§ Your goal
This exercise calls for the line with "[critical path: cells", the line with "[final timing paths]", and all lines between them in the material below, output exactly and with no other lines.

Supplied data Block Start

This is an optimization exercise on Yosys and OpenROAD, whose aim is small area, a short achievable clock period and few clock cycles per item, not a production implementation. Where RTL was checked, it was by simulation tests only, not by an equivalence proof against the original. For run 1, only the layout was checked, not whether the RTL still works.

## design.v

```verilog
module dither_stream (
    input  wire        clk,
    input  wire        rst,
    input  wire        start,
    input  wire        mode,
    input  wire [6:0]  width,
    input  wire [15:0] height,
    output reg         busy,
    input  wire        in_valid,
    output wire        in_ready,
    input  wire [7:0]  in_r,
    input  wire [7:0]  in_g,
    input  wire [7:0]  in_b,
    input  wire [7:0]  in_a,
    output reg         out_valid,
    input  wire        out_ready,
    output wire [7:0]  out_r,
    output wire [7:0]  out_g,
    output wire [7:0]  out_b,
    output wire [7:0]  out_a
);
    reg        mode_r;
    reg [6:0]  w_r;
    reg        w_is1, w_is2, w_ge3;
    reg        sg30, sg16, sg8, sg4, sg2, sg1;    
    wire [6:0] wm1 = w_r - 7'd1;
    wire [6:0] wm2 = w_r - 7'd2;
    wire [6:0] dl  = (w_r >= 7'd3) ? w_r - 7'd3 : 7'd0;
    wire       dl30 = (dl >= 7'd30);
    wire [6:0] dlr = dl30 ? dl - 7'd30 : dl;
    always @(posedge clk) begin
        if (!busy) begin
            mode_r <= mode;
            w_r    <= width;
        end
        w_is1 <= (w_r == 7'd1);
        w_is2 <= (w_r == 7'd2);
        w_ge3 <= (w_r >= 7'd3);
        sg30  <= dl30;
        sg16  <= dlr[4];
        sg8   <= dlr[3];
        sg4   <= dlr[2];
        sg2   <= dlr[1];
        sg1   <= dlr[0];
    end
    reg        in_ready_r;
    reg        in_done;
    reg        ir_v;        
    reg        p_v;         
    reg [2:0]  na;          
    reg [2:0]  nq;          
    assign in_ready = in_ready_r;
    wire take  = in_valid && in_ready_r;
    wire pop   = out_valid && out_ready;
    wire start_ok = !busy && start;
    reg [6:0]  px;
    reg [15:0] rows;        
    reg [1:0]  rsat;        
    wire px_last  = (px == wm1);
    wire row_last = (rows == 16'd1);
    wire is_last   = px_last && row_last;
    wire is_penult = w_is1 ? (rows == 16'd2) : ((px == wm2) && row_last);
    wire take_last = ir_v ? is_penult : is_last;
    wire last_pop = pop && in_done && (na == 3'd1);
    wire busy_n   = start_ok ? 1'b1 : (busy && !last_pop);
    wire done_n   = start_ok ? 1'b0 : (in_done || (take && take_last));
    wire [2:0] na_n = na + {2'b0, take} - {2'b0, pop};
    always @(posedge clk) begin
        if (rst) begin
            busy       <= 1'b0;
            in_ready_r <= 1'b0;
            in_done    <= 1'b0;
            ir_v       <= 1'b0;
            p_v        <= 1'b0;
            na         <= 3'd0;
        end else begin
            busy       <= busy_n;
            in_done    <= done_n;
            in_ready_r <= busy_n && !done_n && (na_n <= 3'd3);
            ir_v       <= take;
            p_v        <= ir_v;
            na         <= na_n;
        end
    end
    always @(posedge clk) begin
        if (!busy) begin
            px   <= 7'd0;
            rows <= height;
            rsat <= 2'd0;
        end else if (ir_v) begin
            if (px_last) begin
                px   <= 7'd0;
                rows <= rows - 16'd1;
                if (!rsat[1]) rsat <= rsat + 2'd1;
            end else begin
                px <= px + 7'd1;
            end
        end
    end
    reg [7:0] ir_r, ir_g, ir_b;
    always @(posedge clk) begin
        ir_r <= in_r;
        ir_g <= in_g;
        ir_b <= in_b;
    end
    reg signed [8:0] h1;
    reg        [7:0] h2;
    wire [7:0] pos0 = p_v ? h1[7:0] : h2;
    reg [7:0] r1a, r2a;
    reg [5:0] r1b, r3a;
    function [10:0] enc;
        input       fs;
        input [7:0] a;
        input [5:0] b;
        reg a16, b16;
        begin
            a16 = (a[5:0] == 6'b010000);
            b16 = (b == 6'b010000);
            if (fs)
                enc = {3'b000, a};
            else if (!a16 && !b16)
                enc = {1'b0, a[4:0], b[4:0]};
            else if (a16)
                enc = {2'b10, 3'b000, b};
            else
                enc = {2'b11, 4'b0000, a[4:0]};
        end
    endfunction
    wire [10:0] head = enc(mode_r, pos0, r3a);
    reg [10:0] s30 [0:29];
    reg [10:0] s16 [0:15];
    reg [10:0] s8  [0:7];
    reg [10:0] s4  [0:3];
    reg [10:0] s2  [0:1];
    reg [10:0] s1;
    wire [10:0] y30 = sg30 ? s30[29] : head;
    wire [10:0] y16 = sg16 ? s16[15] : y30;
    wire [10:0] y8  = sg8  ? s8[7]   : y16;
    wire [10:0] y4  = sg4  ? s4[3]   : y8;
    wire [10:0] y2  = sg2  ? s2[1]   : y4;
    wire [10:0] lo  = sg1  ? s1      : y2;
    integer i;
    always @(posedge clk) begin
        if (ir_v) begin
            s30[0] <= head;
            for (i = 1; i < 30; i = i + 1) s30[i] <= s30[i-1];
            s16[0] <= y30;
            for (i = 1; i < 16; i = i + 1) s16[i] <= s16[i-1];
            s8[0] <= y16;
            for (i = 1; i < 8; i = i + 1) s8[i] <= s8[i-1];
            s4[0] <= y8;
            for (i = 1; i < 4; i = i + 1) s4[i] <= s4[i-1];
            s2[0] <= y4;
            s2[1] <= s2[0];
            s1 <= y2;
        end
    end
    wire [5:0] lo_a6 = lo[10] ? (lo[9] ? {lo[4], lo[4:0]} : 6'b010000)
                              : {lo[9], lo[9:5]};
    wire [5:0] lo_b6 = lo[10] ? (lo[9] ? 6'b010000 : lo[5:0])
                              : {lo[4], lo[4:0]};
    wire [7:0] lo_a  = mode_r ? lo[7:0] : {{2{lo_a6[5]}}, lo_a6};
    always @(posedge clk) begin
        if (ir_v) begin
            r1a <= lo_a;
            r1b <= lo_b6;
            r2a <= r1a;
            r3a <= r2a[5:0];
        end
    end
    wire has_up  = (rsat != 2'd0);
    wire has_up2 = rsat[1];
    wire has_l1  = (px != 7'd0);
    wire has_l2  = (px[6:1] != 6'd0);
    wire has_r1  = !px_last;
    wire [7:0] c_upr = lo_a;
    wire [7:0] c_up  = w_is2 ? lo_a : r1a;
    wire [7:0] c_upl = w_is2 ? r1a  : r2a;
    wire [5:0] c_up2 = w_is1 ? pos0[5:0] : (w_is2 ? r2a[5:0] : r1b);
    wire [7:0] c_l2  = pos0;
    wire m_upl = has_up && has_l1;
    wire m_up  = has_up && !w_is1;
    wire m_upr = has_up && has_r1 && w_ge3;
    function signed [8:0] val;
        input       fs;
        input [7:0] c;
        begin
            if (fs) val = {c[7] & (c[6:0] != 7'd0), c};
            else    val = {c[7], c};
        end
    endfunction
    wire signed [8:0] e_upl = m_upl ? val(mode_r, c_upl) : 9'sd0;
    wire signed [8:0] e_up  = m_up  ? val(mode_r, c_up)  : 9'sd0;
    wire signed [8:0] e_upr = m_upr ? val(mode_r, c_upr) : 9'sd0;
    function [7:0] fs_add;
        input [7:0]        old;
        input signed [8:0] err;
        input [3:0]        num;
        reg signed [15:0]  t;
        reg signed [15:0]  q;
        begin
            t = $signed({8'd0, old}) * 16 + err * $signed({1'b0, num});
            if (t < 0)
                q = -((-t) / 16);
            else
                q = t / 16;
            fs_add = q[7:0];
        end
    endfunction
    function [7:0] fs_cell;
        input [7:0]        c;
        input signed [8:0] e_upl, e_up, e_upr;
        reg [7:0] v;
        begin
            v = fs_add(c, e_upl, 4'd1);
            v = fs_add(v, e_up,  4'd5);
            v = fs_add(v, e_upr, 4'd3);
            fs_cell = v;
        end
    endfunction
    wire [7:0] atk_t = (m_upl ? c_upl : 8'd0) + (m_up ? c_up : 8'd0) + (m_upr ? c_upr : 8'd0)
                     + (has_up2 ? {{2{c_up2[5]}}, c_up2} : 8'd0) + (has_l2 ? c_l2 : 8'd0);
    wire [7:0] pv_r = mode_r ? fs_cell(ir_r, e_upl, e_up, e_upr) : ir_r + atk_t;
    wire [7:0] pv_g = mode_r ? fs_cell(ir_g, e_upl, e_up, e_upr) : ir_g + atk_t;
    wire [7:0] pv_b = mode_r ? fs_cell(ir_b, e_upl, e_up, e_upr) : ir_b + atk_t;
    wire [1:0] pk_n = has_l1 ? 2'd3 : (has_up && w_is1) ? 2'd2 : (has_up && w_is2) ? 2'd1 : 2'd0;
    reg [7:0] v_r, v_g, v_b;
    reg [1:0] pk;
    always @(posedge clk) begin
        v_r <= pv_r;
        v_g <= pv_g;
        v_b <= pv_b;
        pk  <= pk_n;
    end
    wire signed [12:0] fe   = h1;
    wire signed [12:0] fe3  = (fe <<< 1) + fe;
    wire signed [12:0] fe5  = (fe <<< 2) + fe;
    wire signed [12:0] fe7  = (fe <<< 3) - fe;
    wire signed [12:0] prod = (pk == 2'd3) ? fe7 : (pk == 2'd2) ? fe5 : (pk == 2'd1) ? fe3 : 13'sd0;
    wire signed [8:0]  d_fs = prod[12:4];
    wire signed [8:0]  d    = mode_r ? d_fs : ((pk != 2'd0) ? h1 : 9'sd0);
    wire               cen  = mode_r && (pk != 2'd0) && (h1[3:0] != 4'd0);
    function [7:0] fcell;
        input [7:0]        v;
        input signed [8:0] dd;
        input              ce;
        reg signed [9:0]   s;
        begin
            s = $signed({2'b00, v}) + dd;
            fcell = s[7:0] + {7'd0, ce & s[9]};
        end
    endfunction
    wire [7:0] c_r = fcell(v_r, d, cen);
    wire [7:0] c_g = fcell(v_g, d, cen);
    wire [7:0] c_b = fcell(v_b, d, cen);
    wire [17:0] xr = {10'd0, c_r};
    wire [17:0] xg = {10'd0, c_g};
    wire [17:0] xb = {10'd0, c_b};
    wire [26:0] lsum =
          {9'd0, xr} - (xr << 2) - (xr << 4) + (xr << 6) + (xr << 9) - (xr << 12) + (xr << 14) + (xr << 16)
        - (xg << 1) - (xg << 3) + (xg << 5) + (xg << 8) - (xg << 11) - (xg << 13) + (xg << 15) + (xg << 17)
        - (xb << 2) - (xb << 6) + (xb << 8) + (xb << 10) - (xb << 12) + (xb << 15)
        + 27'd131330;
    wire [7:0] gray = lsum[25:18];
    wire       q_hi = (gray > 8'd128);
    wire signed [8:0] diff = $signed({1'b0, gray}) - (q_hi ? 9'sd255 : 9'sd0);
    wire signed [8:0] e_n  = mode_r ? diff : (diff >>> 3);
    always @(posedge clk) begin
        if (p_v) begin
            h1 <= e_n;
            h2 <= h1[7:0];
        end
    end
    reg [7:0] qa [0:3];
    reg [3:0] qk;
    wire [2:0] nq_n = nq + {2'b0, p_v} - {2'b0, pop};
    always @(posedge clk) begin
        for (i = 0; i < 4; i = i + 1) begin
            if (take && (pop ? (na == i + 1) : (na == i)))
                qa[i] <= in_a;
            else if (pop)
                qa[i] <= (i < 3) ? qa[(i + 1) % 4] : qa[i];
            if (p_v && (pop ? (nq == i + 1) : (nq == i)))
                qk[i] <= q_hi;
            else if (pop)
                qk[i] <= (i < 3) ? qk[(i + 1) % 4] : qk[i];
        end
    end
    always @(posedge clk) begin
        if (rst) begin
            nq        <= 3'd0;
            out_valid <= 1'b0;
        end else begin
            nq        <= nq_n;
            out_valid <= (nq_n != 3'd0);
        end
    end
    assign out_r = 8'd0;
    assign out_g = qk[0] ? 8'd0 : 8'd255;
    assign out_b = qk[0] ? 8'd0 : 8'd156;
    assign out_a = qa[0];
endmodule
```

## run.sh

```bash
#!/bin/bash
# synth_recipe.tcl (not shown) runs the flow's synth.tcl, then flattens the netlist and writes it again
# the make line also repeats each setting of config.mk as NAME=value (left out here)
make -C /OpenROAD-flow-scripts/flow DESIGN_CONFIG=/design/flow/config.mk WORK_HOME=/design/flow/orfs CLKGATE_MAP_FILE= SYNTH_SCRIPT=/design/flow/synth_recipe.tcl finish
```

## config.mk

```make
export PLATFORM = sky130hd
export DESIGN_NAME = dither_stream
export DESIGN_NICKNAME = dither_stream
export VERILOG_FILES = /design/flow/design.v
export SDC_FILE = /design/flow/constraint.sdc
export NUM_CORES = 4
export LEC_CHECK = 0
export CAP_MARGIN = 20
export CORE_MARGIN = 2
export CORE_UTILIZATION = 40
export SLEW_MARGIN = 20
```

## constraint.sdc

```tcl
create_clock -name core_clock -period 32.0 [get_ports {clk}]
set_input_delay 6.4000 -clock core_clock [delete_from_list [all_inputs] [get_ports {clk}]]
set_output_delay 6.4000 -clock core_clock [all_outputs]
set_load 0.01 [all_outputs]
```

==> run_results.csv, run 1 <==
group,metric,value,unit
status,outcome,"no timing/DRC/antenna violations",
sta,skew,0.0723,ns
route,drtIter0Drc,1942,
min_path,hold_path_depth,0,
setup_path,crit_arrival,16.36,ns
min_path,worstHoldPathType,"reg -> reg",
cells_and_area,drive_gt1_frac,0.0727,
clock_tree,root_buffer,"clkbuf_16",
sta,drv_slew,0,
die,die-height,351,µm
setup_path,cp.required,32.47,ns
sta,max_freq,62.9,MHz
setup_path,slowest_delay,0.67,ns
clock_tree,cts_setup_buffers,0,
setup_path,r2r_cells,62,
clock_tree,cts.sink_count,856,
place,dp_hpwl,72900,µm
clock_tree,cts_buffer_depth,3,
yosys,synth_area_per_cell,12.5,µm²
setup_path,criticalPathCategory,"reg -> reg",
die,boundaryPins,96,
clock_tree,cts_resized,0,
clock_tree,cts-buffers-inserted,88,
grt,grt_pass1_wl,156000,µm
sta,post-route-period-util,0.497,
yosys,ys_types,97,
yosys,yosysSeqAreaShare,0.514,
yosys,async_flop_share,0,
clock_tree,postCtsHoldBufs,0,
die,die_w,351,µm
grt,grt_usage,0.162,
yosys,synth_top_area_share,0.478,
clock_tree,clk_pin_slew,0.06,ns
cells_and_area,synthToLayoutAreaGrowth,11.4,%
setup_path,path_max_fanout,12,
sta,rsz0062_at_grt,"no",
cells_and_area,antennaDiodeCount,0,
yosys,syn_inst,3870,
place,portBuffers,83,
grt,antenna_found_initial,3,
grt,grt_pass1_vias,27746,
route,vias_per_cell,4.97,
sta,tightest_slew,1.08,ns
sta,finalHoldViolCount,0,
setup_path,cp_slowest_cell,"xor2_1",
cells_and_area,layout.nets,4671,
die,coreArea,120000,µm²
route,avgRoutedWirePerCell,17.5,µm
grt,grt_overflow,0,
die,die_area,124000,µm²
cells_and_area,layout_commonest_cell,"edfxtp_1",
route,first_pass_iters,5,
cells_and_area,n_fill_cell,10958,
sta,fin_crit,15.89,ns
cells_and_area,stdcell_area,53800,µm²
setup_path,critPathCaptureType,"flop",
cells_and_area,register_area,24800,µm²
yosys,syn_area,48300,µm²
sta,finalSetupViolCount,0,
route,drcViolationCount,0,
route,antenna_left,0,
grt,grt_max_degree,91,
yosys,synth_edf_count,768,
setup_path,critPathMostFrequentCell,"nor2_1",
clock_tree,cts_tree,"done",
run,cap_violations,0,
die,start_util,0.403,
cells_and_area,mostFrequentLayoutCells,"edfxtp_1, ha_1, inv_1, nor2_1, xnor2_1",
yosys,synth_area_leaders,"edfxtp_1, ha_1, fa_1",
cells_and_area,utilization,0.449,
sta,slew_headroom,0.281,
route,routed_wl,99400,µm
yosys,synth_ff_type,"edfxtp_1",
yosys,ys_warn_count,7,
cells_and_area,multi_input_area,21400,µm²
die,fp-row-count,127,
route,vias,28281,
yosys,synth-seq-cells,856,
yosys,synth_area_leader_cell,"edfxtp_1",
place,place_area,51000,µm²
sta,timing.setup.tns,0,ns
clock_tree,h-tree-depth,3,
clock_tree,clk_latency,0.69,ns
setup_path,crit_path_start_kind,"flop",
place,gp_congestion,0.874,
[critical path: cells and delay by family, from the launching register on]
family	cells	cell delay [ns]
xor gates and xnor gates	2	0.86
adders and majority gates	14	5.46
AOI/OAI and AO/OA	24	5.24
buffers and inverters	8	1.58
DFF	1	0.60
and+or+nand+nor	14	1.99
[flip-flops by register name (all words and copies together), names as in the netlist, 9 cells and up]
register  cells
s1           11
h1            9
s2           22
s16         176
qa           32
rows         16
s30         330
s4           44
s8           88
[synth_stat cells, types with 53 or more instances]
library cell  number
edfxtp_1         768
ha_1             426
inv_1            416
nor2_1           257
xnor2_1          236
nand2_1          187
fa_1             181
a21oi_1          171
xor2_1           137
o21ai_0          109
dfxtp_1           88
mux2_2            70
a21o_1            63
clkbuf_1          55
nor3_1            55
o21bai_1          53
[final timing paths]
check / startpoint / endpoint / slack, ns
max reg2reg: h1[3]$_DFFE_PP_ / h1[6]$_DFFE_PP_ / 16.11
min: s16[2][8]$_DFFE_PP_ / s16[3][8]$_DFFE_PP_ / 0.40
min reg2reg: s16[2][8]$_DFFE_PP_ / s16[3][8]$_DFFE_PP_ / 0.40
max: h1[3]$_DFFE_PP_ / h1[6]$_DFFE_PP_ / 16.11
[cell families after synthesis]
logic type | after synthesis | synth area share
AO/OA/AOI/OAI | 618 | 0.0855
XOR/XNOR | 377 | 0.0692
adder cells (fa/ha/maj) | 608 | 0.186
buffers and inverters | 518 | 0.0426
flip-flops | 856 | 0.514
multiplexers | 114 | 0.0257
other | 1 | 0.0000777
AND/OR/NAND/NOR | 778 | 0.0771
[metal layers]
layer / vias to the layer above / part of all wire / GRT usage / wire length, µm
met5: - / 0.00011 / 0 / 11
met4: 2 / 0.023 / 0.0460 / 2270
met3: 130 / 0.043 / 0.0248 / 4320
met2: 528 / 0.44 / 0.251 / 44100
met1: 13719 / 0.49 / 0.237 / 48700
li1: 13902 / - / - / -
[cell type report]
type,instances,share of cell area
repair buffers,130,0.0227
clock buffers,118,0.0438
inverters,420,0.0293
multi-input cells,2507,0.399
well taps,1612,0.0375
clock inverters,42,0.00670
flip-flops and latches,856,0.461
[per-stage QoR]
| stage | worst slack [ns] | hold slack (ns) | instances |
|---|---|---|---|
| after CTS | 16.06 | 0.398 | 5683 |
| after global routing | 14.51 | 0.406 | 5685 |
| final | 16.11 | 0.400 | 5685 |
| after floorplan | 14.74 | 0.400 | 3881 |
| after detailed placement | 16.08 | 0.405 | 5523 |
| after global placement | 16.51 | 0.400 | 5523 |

Supplied data Block End
Supplied data Block Start

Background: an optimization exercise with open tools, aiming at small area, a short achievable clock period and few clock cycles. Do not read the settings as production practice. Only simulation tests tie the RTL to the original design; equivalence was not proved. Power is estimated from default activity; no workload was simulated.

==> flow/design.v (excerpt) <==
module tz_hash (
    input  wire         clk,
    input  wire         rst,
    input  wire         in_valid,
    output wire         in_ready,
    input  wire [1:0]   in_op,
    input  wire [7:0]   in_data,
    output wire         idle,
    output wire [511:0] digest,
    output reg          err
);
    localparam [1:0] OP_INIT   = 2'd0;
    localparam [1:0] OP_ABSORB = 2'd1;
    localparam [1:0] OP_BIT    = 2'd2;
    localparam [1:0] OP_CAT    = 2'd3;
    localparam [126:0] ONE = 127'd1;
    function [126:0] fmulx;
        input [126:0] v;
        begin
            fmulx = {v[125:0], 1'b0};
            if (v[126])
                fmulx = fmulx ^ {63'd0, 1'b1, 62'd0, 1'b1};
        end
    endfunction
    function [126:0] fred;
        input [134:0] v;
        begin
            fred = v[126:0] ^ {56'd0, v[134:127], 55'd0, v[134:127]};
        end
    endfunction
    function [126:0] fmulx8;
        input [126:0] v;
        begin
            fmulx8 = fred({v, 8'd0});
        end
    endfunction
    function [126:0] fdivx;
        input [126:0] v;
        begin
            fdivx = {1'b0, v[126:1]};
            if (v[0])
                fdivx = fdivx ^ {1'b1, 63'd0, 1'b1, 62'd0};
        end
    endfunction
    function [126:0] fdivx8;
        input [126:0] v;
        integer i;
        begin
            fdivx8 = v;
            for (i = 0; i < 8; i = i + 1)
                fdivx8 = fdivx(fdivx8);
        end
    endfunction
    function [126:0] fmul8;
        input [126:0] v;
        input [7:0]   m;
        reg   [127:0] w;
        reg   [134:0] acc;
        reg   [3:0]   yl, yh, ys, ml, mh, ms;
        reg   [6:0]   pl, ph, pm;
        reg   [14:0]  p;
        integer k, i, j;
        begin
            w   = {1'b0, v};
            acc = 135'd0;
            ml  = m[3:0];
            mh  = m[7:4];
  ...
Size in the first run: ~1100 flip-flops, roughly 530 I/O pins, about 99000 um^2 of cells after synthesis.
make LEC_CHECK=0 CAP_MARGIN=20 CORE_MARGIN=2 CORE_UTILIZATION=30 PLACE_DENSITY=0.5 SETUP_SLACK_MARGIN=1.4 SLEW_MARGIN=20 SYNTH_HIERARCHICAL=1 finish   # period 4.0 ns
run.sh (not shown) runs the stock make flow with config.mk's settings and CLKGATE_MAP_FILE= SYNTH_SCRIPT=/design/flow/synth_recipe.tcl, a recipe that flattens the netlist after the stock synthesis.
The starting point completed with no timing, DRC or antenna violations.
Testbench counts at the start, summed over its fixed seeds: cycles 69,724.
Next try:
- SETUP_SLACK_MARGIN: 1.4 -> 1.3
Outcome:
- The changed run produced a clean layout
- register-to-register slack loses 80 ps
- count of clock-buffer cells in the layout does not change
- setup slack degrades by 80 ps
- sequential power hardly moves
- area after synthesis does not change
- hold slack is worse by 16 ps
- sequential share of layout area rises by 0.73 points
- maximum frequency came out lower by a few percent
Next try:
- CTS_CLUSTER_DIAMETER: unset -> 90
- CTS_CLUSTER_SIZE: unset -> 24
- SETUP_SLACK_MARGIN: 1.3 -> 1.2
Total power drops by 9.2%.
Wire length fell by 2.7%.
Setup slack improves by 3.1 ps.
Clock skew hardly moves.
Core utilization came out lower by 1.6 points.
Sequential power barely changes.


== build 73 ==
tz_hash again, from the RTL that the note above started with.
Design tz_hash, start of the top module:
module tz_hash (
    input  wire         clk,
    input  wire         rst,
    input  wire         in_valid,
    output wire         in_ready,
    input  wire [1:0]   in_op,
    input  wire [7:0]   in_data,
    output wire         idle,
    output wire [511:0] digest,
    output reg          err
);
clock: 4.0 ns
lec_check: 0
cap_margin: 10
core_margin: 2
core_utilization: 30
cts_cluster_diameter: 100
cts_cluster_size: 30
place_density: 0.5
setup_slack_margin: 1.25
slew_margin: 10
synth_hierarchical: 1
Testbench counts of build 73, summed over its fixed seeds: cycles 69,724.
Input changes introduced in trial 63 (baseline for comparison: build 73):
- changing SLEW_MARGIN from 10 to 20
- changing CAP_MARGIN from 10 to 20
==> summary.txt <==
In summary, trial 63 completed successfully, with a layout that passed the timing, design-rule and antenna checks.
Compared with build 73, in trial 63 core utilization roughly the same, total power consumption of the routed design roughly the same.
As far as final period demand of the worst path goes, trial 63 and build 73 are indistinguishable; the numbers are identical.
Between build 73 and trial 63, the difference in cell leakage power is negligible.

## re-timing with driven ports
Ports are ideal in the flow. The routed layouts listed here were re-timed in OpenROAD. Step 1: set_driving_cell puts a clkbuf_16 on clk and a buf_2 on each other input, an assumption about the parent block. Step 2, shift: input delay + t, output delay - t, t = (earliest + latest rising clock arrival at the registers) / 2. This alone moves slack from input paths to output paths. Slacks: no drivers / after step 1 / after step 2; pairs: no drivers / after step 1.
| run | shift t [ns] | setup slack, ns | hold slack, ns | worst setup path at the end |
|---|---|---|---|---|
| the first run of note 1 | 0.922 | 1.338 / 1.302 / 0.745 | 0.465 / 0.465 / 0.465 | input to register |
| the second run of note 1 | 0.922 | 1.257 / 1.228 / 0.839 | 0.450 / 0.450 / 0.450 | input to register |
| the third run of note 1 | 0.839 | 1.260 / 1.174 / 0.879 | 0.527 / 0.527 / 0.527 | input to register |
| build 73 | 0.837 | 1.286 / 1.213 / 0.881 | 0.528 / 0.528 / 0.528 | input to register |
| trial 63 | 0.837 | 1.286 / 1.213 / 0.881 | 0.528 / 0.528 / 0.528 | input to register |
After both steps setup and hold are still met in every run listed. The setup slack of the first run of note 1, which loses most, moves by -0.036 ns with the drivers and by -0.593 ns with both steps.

Supplied data Block End

§ Response below
[critical path: cells and delay by family, from the launching register on]
family	cells	cell delay [ns]
xor gates and xnor gates	2	0.86
adders and majority gates	14	5.46
AOI/OAI and AO/OA	24	5.24
buffers and inverters	8	1.58
DFF	1	0.60
and+or+nand+nor	14	1.99
[flip-flops by register name (all words and copies together), names as in the netlist, 9 cells and up]
register  cells
s1           11
h1            9
s2           22
s16         176
qa           32
rows         16
s30         330
s4           44
s8           88
[synth_stat cells, types with 53 or more instances]
library cell  number
edfxtp_1         768
ha_1             426
inv_1            416
nor2_1           257
xnor2_1          236
nand2_1          187
fa_1             181
a21oi_1          171
xor2_1           137
o21ai_0          109
dfxtp_1           88
mux2_2            70
a21o_1            63
clkbuf_1          55
nor3_1            55
o21bai_1          53
[final timing paths]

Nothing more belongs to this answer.